Why Use Moving Stimuli for Agility Training
What is Agility?
For most, agility involves executing preplanned movements (e.g., a quick acceleration to the left or a jump to the right) developed through hours of repetition in practice. The athlete knows (or is told by the coach) what movement they will make before the training activity starts (e.g., go left when you get to the first cone). But there is something critical missing from this conceptualization of agility– its purpose! Agility involves making functional or purposeful movements that achieve some goal – getting around a defender in soccer, avoiding a tackler in football, or getting to the correct location at the net to block an attack in volleyball. This requires that the movements are driven by information that the athlete picks up from their environment, telling them whether a cut to the left or the right will achieve their goal. Research has shown that the movements athletes make are completely different in terms of the body angles and positions used and ground reaction forces generated when preplanned versus when coupled (linked to) some information they pick up from their environment (1). This is why agility was recently redefined as “a rapid whole-body movement with change of velocity or direction in response to a stimulus (2).”
Agility Training With Static Stimuli: The Old Approach
In an attempt to train agility under this new definition, coaches typically use non-informative static (non-moving) stimuli: a light turning on telling a player where to move, an auditory beep that tells the athlete when to change direction, etc. While this does make training more unplanned and unpredictable (making it better than traditional preplanned movements), these stimuli are non-informative because they do not contain information that naturally tells the athlete which direction to go to achieve their goal. There is no reason to go left or right around a cone – that must be assigned by the coach. This is, of course, entirely unlike what happens in the game – a soccer or basketball player dribbling a ball will cut to the left because the defender is leaning to the right. We have removed the purpose from the way we train agility!

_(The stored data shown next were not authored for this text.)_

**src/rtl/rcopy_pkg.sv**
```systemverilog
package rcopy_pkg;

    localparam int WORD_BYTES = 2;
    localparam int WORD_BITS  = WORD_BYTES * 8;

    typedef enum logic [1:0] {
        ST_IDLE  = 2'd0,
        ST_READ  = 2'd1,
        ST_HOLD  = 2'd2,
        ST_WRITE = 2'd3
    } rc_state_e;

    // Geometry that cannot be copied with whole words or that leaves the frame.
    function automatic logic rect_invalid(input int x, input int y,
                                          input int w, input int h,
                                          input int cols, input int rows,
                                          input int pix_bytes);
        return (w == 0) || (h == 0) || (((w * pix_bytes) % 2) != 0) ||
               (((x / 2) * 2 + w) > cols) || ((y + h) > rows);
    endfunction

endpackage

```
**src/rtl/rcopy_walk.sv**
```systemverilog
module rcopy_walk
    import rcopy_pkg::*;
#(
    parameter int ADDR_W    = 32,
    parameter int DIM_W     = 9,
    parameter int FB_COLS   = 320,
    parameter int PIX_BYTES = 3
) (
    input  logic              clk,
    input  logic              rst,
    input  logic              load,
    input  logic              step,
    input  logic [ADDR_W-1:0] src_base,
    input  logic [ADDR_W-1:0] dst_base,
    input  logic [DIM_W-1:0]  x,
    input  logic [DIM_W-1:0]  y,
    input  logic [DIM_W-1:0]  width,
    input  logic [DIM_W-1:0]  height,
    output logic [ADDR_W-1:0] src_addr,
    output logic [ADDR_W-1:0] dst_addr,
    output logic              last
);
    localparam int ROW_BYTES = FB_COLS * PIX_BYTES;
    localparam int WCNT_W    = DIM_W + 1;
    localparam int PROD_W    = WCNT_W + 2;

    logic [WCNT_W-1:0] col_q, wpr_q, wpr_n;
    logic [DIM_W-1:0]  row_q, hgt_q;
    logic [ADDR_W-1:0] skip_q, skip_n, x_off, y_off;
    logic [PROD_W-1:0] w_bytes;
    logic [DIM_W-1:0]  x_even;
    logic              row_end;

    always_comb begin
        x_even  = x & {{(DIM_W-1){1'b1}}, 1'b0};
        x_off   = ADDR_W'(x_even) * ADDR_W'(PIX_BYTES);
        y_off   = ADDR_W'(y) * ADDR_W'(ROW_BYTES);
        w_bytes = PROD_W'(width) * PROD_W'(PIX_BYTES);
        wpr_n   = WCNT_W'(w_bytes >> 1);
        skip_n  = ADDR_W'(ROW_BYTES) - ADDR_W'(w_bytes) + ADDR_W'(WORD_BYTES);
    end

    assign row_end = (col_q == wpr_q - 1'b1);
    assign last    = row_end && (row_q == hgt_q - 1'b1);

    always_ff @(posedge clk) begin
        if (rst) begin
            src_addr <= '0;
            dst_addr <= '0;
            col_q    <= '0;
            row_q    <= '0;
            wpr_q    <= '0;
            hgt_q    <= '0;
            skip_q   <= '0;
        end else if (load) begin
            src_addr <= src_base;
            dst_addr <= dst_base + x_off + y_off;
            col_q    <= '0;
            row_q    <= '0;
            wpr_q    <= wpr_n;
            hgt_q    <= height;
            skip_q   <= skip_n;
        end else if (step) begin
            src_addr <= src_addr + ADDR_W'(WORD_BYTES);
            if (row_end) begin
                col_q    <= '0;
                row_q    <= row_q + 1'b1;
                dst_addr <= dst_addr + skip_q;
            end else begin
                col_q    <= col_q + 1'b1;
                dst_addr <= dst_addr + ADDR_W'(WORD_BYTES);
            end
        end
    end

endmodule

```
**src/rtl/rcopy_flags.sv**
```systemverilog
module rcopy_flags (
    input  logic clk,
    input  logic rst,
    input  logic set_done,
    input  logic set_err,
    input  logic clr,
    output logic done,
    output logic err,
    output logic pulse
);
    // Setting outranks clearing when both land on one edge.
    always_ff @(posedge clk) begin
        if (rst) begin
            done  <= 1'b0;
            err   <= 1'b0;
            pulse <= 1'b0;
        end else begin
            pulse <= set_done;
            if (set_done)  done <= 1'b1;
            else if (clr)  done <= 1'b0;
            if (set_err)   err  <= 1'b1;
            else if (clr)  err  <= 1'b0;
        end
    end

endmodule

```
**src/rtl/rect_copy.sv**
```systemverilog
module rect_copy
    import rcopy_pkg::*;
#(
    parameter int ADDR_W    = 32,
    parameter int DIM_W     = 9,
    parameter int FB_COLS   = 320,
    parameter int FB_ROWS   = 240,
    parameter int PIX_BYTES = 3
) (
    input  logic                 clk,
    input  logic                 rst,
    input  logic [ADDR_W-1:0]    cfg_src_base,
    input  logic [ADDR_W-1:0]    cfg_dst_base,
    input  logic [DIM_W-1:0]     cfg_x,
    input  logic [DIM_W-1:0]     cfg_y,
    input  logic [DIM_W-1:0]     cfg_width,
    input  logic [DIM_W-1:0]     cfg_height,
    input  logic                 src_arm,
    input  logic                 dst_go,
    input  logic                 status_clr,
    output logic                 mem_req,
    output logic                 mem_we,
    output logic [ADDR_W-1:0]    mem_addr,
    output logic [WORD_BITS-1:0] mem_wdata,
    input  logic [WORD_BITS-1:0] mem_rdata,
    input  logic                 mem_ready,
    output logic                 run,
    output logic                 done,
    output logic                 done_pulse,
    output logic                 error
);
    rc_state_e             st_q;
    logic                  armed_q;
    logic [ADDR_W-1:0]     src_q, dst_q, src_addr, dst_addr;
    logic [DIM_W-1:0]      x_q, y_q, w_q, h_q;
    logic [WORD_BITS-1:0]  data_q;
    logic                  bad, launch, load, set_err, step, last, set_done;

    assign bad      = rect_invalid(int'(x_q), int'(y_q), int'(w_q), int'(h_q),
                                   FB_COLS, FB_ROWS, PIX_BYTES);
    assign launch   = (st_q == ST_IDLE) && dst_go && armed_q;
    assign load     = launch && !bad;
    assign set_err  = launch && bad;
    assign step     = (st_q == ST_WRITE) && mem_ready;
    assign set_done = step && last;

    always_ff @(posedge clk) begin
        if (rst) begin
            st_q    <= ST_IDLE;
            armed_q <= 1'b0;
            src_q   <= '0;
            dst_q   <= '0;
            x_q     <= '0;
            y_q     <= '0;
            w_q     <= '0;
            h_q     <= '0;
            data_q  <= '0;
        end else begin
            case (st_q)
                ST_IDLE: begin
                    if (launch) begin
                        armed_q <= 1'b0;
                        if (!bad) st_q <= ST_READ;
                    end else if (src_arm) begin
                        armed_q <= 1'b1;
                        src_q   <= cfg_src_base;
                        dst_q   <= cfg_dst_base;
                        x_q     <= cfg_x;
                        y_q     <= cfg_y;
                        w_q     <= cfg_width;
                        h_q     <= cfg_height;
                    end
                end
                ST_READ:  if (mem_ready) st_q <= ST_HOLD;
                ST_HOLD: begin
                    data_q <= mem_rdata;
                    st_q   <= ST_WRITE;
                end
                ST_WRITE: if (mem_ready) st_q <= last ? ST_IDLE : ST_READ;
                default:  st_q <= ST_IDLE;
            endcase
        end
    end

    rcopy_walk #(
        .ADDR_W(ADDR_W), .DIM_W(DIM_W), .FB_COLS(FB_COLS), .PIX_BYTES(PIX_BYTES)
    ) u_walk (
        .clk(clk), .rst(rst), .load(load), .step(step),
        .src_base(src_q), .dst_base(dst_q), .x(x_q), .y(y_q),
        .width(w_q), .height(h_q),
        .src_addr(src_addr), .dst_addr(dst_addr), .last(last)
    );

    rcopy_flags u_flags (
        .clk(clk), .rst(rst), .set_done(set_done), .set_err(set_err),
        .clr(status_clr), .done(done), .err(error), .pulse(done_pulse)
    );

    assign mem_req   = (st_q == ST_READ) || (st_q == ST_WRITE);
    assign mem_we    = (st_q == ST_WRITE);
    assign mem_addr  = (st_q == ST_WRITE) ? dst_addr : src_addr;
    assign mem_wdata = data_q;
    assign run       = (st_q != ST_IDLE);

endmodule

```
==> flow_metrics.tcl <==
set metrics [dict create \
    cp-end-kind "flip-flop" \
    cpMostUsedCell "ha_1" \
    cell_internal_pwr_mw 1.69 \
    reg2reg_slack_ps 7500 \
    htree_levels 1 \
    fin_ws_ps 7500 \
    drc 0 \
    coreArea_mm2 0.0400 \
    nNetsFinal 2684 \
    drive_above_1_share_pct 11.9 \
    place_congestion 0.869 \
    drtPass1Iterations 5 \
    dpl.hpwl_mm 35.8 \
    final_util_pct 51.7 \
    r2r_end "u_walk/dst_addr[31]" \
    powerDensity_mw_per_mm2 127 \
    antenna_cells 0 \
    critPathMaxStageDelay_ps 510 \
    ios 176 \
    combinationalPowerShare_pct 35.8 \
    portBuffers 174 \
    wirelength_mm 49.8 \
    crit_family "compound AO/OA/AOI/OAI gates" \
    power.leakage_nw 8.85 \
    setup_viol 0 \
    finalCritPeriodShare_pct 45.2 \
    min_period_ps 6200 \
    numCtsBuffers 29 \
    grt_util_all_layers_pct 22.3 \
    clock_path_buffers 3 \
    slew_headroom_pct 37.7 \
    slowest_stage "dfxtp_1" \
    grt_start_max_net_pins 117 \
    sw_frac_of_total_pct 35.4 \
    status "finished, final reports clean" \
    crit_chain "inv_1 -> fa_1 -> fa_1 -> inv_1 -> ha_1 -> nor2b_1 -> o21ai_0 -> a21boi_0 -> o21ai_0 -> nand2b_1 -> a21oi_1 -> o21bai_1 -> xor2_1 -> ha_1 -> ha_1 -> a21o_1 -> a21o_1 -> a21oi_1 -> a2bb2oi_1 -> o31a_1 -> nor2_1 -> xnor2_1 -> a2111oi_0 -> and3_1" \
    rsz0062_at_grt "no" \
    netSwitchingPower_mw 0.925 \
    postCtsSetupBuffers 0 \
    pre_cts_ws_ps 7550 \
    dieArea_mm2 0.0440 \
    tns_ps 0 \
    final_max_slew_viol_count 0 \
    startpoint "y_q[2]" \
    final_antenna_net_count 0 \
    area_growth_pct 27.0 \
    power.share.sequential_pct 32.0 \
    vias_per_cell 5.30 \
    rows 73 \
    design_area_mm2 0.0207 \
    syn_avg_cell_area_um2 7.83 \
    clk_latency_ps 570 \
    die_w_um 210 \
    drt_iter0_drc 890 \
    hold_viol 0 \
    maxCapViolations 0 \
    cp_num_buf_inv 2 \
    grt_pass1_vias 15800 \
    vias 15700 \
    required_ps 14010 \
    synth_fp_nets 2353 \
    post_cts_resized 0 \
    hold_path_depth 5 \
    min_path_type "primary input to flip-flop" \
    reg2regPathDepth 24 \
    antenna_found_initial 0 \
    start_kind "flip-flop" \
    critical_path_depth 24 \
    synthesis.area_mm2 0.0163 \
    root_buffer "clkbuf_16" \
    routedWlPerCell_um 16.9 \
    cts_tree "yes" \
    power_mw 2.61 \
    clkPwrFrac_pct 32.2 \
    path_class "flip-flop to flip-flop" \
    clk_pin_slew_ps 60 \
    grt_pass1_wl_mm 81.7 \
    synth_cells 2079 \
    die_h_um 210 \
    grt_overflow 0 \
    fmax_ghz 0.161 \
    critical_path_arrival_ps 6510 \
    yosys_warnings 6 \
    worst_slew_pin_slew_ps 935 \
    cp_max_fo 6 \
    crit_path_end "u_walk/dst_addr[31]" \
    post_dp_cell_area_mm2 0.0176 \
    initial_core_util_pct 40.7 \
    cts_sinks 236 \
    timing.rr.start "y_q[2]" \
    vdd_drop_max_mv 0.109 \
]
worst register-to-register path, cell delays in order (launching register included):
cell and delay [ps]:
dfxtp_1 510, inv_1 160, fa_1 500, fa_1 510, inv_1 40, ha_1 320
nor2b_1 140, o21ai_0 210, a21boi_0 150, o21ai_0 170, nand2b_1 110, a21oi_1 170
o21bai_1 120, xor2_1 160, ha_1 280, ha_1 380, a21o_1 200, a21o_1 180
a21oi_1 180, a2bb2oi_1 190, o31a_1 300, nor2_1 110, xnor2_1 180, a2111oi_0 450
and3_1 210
--- src/rtl/mcseq_pkg.sv ---
package mcseq_pkg;
  typedef enum logic [2:0] {
    ST_T1 = 3'd0,
    ST_T2 = 3'd1,
    ST_TW = 3'd2,
    ST_T3 = 3'd3,
    ST_T4 = 3'd4,
    ST_T5 = 3'd5
  } tState;

  typedef struct packed {
    logic captureCnt;
  } tStrobe;
endpackage

--- src/rtl/mcseq_count.sv ---
module mcseq_count #(
  parameter int CNT_W = 3,
  parameter int MIN_STATES = 3,
  parameter int MAX_STATES = 5
) (
  input  logic             clk,
  input  logic             rst,
  input  mcseq_pkg::tStrobe strobe,
  input  logic [CNT_W-1:0] reqCount,
  output logic             stopAtT3,
  output logic             stopAtT4
);
  localparam logic [CNT_W-1:0] LoLim = CNT_W'(MIN_STATES);
  localparam logic [CNT_W-1:0] HiLim = CNT_W'(MAX_STATES);
  localparam logic [CNT_W-1:0] MidLim = CNT_W'(MIN_STATES + 1);

  logic [CNT_W-1:0] clampCnt;
  logic [CNT_W-1:0] heldCnt;

  always_comb begin
    if (reqCount < LoLim)      clampCnt = LoLim;
    else if (reqCount > HiLim) clampCnt = HiLim;
    else                       clampCnt = reqCount;
  end

  always_ff @(posedge clk) begin
    if (rst)                    heldCnt <= LoLim;
    else if (strobe.captureCnt) heldCnt <= clampCnt;
  end

  assign stopAtT3 = (heldCnt == LoLim);
  assign stopAtT4 = (heldCnt == MidLim);

  // the latched length only moves on a capture strobe
  p_hold_len_r8: assert property (@(posedge clk) disable iff (rst)
    !strobe.captureCnt |=> $stable(heldCnt));
  // the latched length stays inside the legal range
  p_len_range_r9: assert property (@(posedge clk) disable iff (rst)
    strobe.captureCnt |=> (heldCnt >= LoLim && heldCnt <= HiLim));
endmodule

Agility Training With Moving Stimuli: A New Approach
SwitchedOn’s new Moving Ball stimuli directly address this limitation. As first discussed by James Gibson (3), moving stimuli contain specifying (specific to) information that can be used to control our actions. For example, as an object moves toward us, the image size it creates on our eye expands. The rate at which its image size is expanding is specific to one and only one event in the world, e.g., a value of 2 means the object will reach us in 2 seconds, no matter what the shape, speed, or distance of the object. Conversely, an object moving away from us (receding) creates a pattern of contracting motion on our eye, with the rate of contraction indicating how quickly it is moving away. Thus, object expansion or contraction is natural information that we can use to control our actions. The images below illustrate research that has demonstrated this with animals.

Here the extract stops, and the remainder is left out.